Job Responsibilities:
- Execute creative software solutions, including design, development, and technical troubleshooting, with the ability to think beyond conventional approaches to build solutions or resolve technical problems.
- Develop secure, high-quality production code, and review and debug code written by others.
- Identify opportunities to eliminate or automate the remediation of recurring issues to enhance the overall operational stability of software applications and systems.
- Lead evaluation sessions with external vendors, startups, and internal teams to drive outcomes-oriented assessments of architectural designs, technical credentials, and their applicability within existing systems and information architecture.
- Lead communities of practice across Software Engineering to promote awareness and adoption of new and leading-edge technologies.
- Contribute to a team culture of diversity, equity, inclusion, and respect.
- Develop and deploy cloud infrastructure platforms that are secure, scalable, and optimized for AI and machine learning workloads.
- Collaborate with AI teams to understand computational needs and translate these into infrastructure requirements.
- Monitor, manage, and optimize cloud resources to maximize performance and minimize costs.
- Design and implement continuous integration and delivery pipelines for machine learning workloads.
- Develop automation scripts and infrastructure as code to streamline deployment and management tasks.
Required Qualifications, Capabilities, and Skills:
- Formal training or certification in software engineering concepts with 5+ years of applied experience.

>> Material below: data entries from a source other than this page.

## /design/flow/config.mk

```make
export PLATFORM = sky130hd
export DESIGN_NAME = ALU
export DESIGN_NICKNAME = ALU
export VERILOG_FILES = /design/flow/design.v
export SDC_FILE = /design/flow/constraint.sdc
export NUM_CORES = 4
export LEC_CHECK = 1
export CORE_UTILIZATION = 30
```

## /design/flow/constraint.sdc

```tcl
current_design ALU

set clk_period 2.7
set clk_io_pct 0.2

create_clock -name clk0 -period $clk_period

set non_clock_inputs [all_inputs -no_clocks]
set_input_delay [expr $clk_period * $clk_io_pct] -clock clk0 $non_clock_inputs
set_output_delay [expr $clk_period * $clk_io_pct] -clock clk0 [all_outputs]
```

## /design/flow/design.v

```verilog
module ALU(i_reset,i_data1, i_data2, i_ALUControl, i_shiftAmount, o_overFlow, o_zero, o_ALUResult);
input wire i_reset;
input wire signed [31:0] i_data1,i_data2;
input wire [3:0] i_ALUControl;
input wire [4:0] i_shiftAmount;
output reg o_overFlow, o_zero;
output reg signed [31:0] o_ALUResult;
wire [31:0] w_neg_data2;
assign w_neg_data2 = -i_data2;
parameter ADD = 4'b0000;
parameter SUB = 4'b0001;
parameter AND = 4'b0010;
parameter OR = 4'b0011;
parameter SHFT_L = 4'b0100;
parameter SHFT_R_L = 4'b0101;
parameter SHFT_R_A = 4'b0110;
parameter GREATER = 4'b0111;
parameter LESS = 4'b1000;
parameter NOR = 4'b1001;
always @(i_ALUControl, i_data1, i_data2,i_reset)
begin
if(i_reset)
o_zero = 1'b0;
else if(i_data1 == i_data2)
o_zero = 1'b1;
else
o_zero = 1'b0;
case(i_ALUControl)
ADD: 
	begin	
	o_ALUResult = i_data1 + i_data2;
	if(i_data1[31] == i_data2[31] && o_ALUResult[31] == ~i_data1[31])
	o_overFlow = 1'b1;
	else
	o_overFlow = 1'b0;
	end
SUB:
	begin
	o_ALUResult = i_data1 + w_neg_data2;
	if(i_data1[31] == w_neg_data2[31] && o_ALUResult[31] == ~i_data1[31])
	o_overFlow = 1'b1;
	else
	o_overFlow = 1'b0;
	end
AND:
	o_ALUResult = i_data1 & i_data2;
OR:
	o_ALUResult = i_data1 | i_data2;
SHFT_L:
	o_ALUResult = i_data1 << i_shiftAmount;
SHFT_R_L:
	o_ALUResult = i_data1 >> i_shiftAmount;
SHFT_R_A:
	o_ALUResult = i_data1 >>> i_shiftAmount;
GREATER:
	begin
	if(i_data1 > i_data2)
	o_ALUResult = 1;
	else
	o_ALUResult = 0;
	end
LESS:
	begin
	if(i_data1 < i_data2)
	o_ALUResult = 1;
	else
	o_ALUResult = 0;
	end
NOR:
	o_ALUResult = ~(i_data1 | i_data2);
endcase
end
endmodule
```

## /design/flow/run.sh

```bash
#!/bin/bash
# OpenROAD 26Q1-2900-gdf79404cd8, Yosys 0.63+post, stock flow scripts
make -C /OpenROAD-flow-scripts/flow DESIGN_CONFIG=/design/flow/config.mk WORK_HOME=/design/flow/orfs finish
```

==> impl_metrics.py <==
# Synthesis and PnR figures
metrics = {
    "die": {
        "chip_area_um2": 35100,
        "row_count": 67,
        "dieWidth_um": 187,
        "coreArea_um2": 33700,
        "ioPinCount": 108,
        "initial_utilization": 0.306,
        "die_height_um": 187,
    },
    "critical_path": {
        "cp.arrival_ns": 1.89,
        "critical_path.startpoint_type": "input pin",
        "worstSetupPathType": "in -> out",
        "path_max_fanout": 2,
        "critical_path.cell_chain": "buf_2 > inv_1 > ha_1 > or4_4 > nor2_4 > nand2_4 > nor2_2 > dlymetal6s2s_1",
        "setup.worst_path.end_class": "output pin",
        "critPathRequiredTime_ns": 2.16,
        "slowest_stage": "sky130_fd_sc_hd__or4_4",
        "critPathMaxStageDelay_ns": 0.43,
        "critical_path.startpoint": "i_data1[16]",
    },
    "route": {
        "dr.pass1.iters": 5,
        "num_vias": 12100,
        "route.detailed.drc": 0,
        "detail_route.antenna_diodes": 0,
        "drt_first_iter_violations": 1108,
        "detail_route.wirelength_mm": 46.3,
        "ant_nets": 0,
        "vias_per_cell": 5.69,
        "wl_per_cell_um": 21.8,
    },
    "synth": {
        "post_synth_num_cell_types": 79,
        "top_logic_kind": "AND-OR/OR-AND gates",
        "ys_warn_count": 1,
        "synth.cellmix.xorXnorShare": 0.0628,
        "syn-cell-area_um2": 10300,
        "ys_sh_aoi": 0.301,
        "area_of_the_synthesized_netlist_per_yosys_stat_um2": 10300,
        "syn-instance-count": 1500,
        "synthFlopType": "sky130_fd_sc_hd__dlxtn_1",
        "multiplexer_share_of_the_synthesized_area": 0.139,
        "yosys.area_share.simple": 0.209,
        "synthAdderAreaFrac": 0.167,
        "edf_count": 0,
        "synth.ff_latch_count": 33,
        "synth.yosys.num_cells": 1500,
        "syn-mean-instance-area_um2": 6.87,
        "postSynth.asyncResetShare": 0,
    },
    "hold_path": {
        "hold_class": "in -> out",
        "holdCritStartpoint": "i_reset",
        "hold_crit_depth": 3,
    },
    "global_routing": {
        "groute.usage.overall": 0.260,
        "global_route_wire_length_before_repair_mm": 68.4,
        "maximum_number_of_pins_on_one_net_before_global_route_repair": 79,
        "antenna_found_initial": 0,
        "grt_overflow_total": 0,
        "grt_pass1_vias": 11100,
    },
    "timing": {
        "number_of_register_pins_that_no_clock_reaches": 33,
        "count_of_pins_over_their_slew_limit": 0,
        "fmaxAchievable_mhz": 412,
        "setup_violations": 0,
        "unrepaired_setup_endpoints_after_global_routing": "false",
        "timing.final.crit_period_ns": 2.43,
        "slew_headroom": 0.374,
        "hold_violation_total_from_the_final_report": 0,
        "layout_worst_path_cycle_share": 0.899,
        "untimed_endpoints": 66,
        "tightest_slew_ns": 0.935,
    },
    "pwr": {
        "leakage_power_total_nw": 5.95,
        "peakVddDrop_mv": 0.0650,
        "p_per_area_nw_per_um2": 201,
    },
    "final_layout": {
        "utilization": 0.396,
        "most_frequent_cells_in_the_layout": "sky130_fd_sc_hd__buf_4 (170), sky130_fd_sc_hd__nor2_1 (154), sky130_fd_sc_hd__nand2_1 (147), sky130_fd_sc_hd__a21oi_1 (124), sky130_fd_sc_hd__o21ai_0 (121)",
        "fillers": 3449,
        "layout.cells.non_filler": 2129,
        "area_growth_pct": 29.4,
        "stdcell_area_um2": 13300,
        "highest_count_logic_cell_in_the_final_layout": "sky130_fd_sc_hd__buf_4",
        "final_layout_size_suffix_gt1_frac": 0.218,
    },
    "job": {
        "maxCapViolations": 0,
        "stage_log_warnings": 104,
    },
    "placement": {
        "dp_hpwl_mm": 37.5,
        "routabilityCongestion": 1.02,
        "cell_count_after_placement": 2122,
        "placement.io_buffers": 108,
        "placed_cell_area_um2": 12800,
    },
    "run_status": {
        "status": "complete, no violations",
    },
}
## state kept, by name (all words and copies together), names as in the netlist
signal       flops
o_ALUResult     32
o_overFlow       1
## metal layers
layer  GRT usage  routed length, um  vias up
li1            -                  -     5854
met1       0.392              21000     5654
met2       0.375              19300      551
met3      0.0682               4990       52
met4      0.0460                997        0
met5           0                  0        -
## metrics by stage
step | setup WS [ns] | hold slack (ns) | TNS, ns | total power [mW]
2_1_floorplan | 0.355 | 1.09 | 0 | 1.52
3_3_place_gp | -0.903 | 1.97 | -0.903 | 2.51
3_5_place_dp | -0.939 | 1.96 | -0.939 | 2.50
4_1_cts | -0.626 | 1.97 | -0.626 | 2.53
5_1_grt | 0.223 | 1.67 | 0 | 2.90
6_report | 0.272 | 1.65 | 0 | 2.67
## power by group
part / switching, mW / internal [mW]
Sequential: 0.00898 / 0.0715
Clock: 0 / 0
Combinational: 1.50 / 1.09
## timing repair
item | CTS | global route
gates cloned | 0 | 0
resized | 15 | 226
setup buffers | 1 | 6
hold buffers | 0 | 0
pin swaps | 4 | 25
setup endpoints to repair | 1 | 1
## layout make-up
| class | instances | area, um^2 | area share |
|---|---|---|---|
| inverters | 101 | 402 | 0.0301 |
| multi-input cells | 1273 | 9590 | 0.719 |
| flip-flops and latches | 33 | 495 | 0.0372 |
| well taps | 448 | 561 | 0.0420 |
| repair buffers | 274 | 2280 | 0.171 |
## synthesized netlist by cell type (4+ instances only)
library cell                number  area (um^2)
sky130_fd_sc_hd__nor2b_1         8         50.1
sky130_fd_sc_hd__dlxtn_1        33          495
sky130_fd_sc_hd__nor3_1         32          160
sky130_fd_sc_hd__a21o_1         14          105
sky130_fd_sc_hd__ha_1          134         1680
sky130_fd_sc_hd__a31oi_1         9         56.3
sky130_fd_sc_hd__nand2_1       150          563
sky130_fd_sc_hd__a21oi_1       124          621
sky130_fd_sc_hd__nand4_1        12         75.1
sky130_fd_sc_hd__clkbuf_1       66          248
sky130_fd_sc_hd__mux4_2         21          473
sky130_fd_sc_hd__nor4_1         13         81.3
sky130_fd_sc_hd__o211ai_1       29          218
sky130_fd_sc_hd__o31ai_1         5         37.5
sky130_fd_sc_hd__nand2b_1       12         75.1
sky130_fd_sc_hd__and3_1         14         87.6
sky130_fd_sc_hd__inv_1          99          372
sky130_fd_sc_hd__xor2_1         15          131
sky130_fd_sc_hd__or3_1          12         75.1
sky130_fd_sc_hd__o21bai_1       14          105
sky130_fd_sc_hd__buf_1          11         41.3
sky130_fd_sc_hd__o31a_1          6         52.6
sky130_fd_sc_hd__a221oi_1       24          210
sky130_fd_sc_hd__o21ai_1         7         35.0
sky130_fd_sc_hd__xnor2_1        57          499
sky130_fd_sc_hd__a211o_1         9         78.8
sky130_fd_sc_hd__nor3b_1         5         37.5
sky130_fd_sc_hd__nor2_1        157          589
sky130_fd_sc_hd__buf_2          12         60.1
sky130_fd_sc_hd__mux2_2         26          293
sky130_fd_sc_hd__mux2i_1        67          671
sky130_fd_sc_hd__o21ai_0       122          611
sky130_fd_sc_hd__a22oi_1        17          128
sky130_fd_sc_hd__buf_4           4         30.0
sky130_fd_sc_hd__and2_1          6         37.5
sky130_fd_sc_hd__o221ai_1        4         35.0
sky130_fd_sc_hd__o22ai_1        13         81.3
sky130_fd_sc_hd__nand3_1        26          130
sky130_fd_sc_hd__a221o_1         5         50.1
sky130_fd_sc_hd__a2111oi_0       4         35.0
sky130_fd_sc_hd__o21a_1         13         97.6
sky130_fd_sc_hd__or4_1           5         37.5
sky130_fd_sc_hd__nand3b_1        5         37.5
sky130_fd_sc_hd__a211oi_1       22          165
## logic make-up after synthesis
| family | count (synthesis) |
|---|---|
| buffers and inverters | 194 |
| muxes | 114 |
| adders and majority gates | 136 |
| latches | 33 |
| and+or+nand+nor | 468 |
| AOI/OAI and AO/OA | 482 |
| xor gates and xnor gates | 73 |
## worst max-delay path: cells and delay by family
family        cells  cell delay (ns)
simple gates      4             0.74
fa+ha+maj         1             0.31
buf+inv           3             0.28
## path summary, 6_finish.rpt
| path | to | slack (ns) |
|---|---|---|
| max | o_zero | 0.27 |
| min | o_zero | 1.65 |
Power is estimated from default activity; no workload was simulated.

- Hands-on practical experience in delivering system design, application development, testing, and ensuring operational stability.
- Advanced proficiency in one or more programming languages such as Python and/or Golang.
- Proficiency in automation and continuous delivery methods.
- Proficient in all aspects of the Software Development Life Cycle.
- Demonstrated proficiency in software applications and technical processes within a technical discipline (e.g., cloud, artificial intelligence, machine learning, mobile, etc.).
- Proficiency in Linux environments, including scripting and administration.
- Foundational understanding of machine learning concepts, including transformer architecture, ML training, and inference.
- Experience in solutions design and engineering, containerization (Docker, Kubernetes), and cloud service providers (AWS, Azure, GCP).
- Experience with Infrastructure as Code (Terraform, CloudFormation) and automation tools (Ansible, Chef, Puppet).
- Deep understanding of cloud component architecture: Microservices, Containers, IaaS, Storage, Security, and routing/switching technologies.
Preferred qualifications, capabilities, and skills
- Foundational understanding of NVIDIA GPU Infrastructure software (e.g., NVIDIA DCGM, BCM, Triton Inference).
- Hands-on experience with ML frameworks such as PyTorch, TensorBoard.
- Experience with observability tools like Prometheus, Grafana.
- Experience in ML Ops and associated tooling like MLflow.
- Experience with High Performance Computing and Machine Learning frameworks such as vLLM, Ray.io, Slurm.
- Strong background in network architecture, database programming (SQL/NoSQL), and data modeling.
- Familiarity with cloud data services and big data processing tools.